> On 9/28/2011 8:02 AM, dar...@chaosreigns.com wrote:
>> You definitely have a good point that it would only be necessary to
>> track the combinations that actually show up in emails, however
>> 1024 is only the possible combinations from one set of 10 rules.
>> The number of combinations in the actual corpora would be much
>> higher.  I'll try to get you a number.

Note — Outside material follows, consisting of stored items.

### config.mk
export PLATFORM = sky130hd
export DESIGN_NAME = b5gb_table_ram
export DESIGN_NICKNAME = d
export VERILOG_FILES = /design/src/hw/rtl/b5gb_table_ram.sv
export SDC_FILE = /design/constraint.sdc
export NUM_CORES = 1
export LEC_CHECK = 0
export ABC_AREA = 0
export BUFFER_PORTS_ARGS = -buffer_cell sky130_fd_sc_hd__buf_2
export CORE_ASPECT_RATIO = 1.1
export CORE_MARGIN = 3
export CORE_UTILIZATION = 47
export CTS_BUF_LIST = sky130_fd_sc_hd__clkbuf_4
export CTS_CLUSTER_DIAMETER = 150
export DETAILED_ROUTE_END_ITERATION = 8
export PLACE_DENSITY = 0.6
export SYNTH_ARGS = -nofsm -noshare
export SYNTH_HDL_FRONTEND = slang
export SYNTH_SLANG_ARGS = --single-unit
### constraint.sdc
create_clock -name clk_i -period 4.3 [get_ports clk_i]
set_input_delay 0.215 -clock clk_i [delete_from_list [all_inputs] [get_ports clk_i]]
set_output_delay 0.215 -clock clk_i [all_outputs]
set_load 0.02 [all_outputs]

On 10/10/2011 06:55 AM, Marc Perkel wrote:
> You wouldn't have to store all combinations. You could just do up to
> 3 levels and only the combinations that actually occur and use a hash
> to look up the combinations.

The data is all there if you have access to the spam.log and ham.log
files created by mass-check (warning, this code was composed in email,
not vim, and it has not been run):

#############################
#!/bin/sh
# Give three rules as arguments.  Assumes ham.log and spam.log in PWD

export GREP_OPTIONS="--mmap"

tp=`grep -w "$1" spam.log |grep -w "$2" |grep -wc "$3"`
fp=`grep -w "$1"  ham.log |grep -w "$2" |grep -wc "$3"`

spams=`grep -c '^[^#]' spam.log`
hams=` grep -c '^[^#]' ham.log`

tpr=`echo "scale=5; $tp * 100 / $spams" |bc`
fpr=`echo "scale=5; $fp * 100 / $hams " |bc`

so=`echo "scale=4; $tpr / ($tpr + $fpr)" |bc`

echo "meta rule  $1 && $2 && $3"
echo "  SPAM% $tpr   HAM% $fpr   S/O $so"
#############################

Now you can pick your thresholds for moving forward (and your thresholds
for saving a combination as a no-go in the future).  These numbers are
just as valid as anything you'd get through the actual mass-check run.

Still, I worry about what this does to the GA.


PS:  As an SA Committer, do I have access to those logs?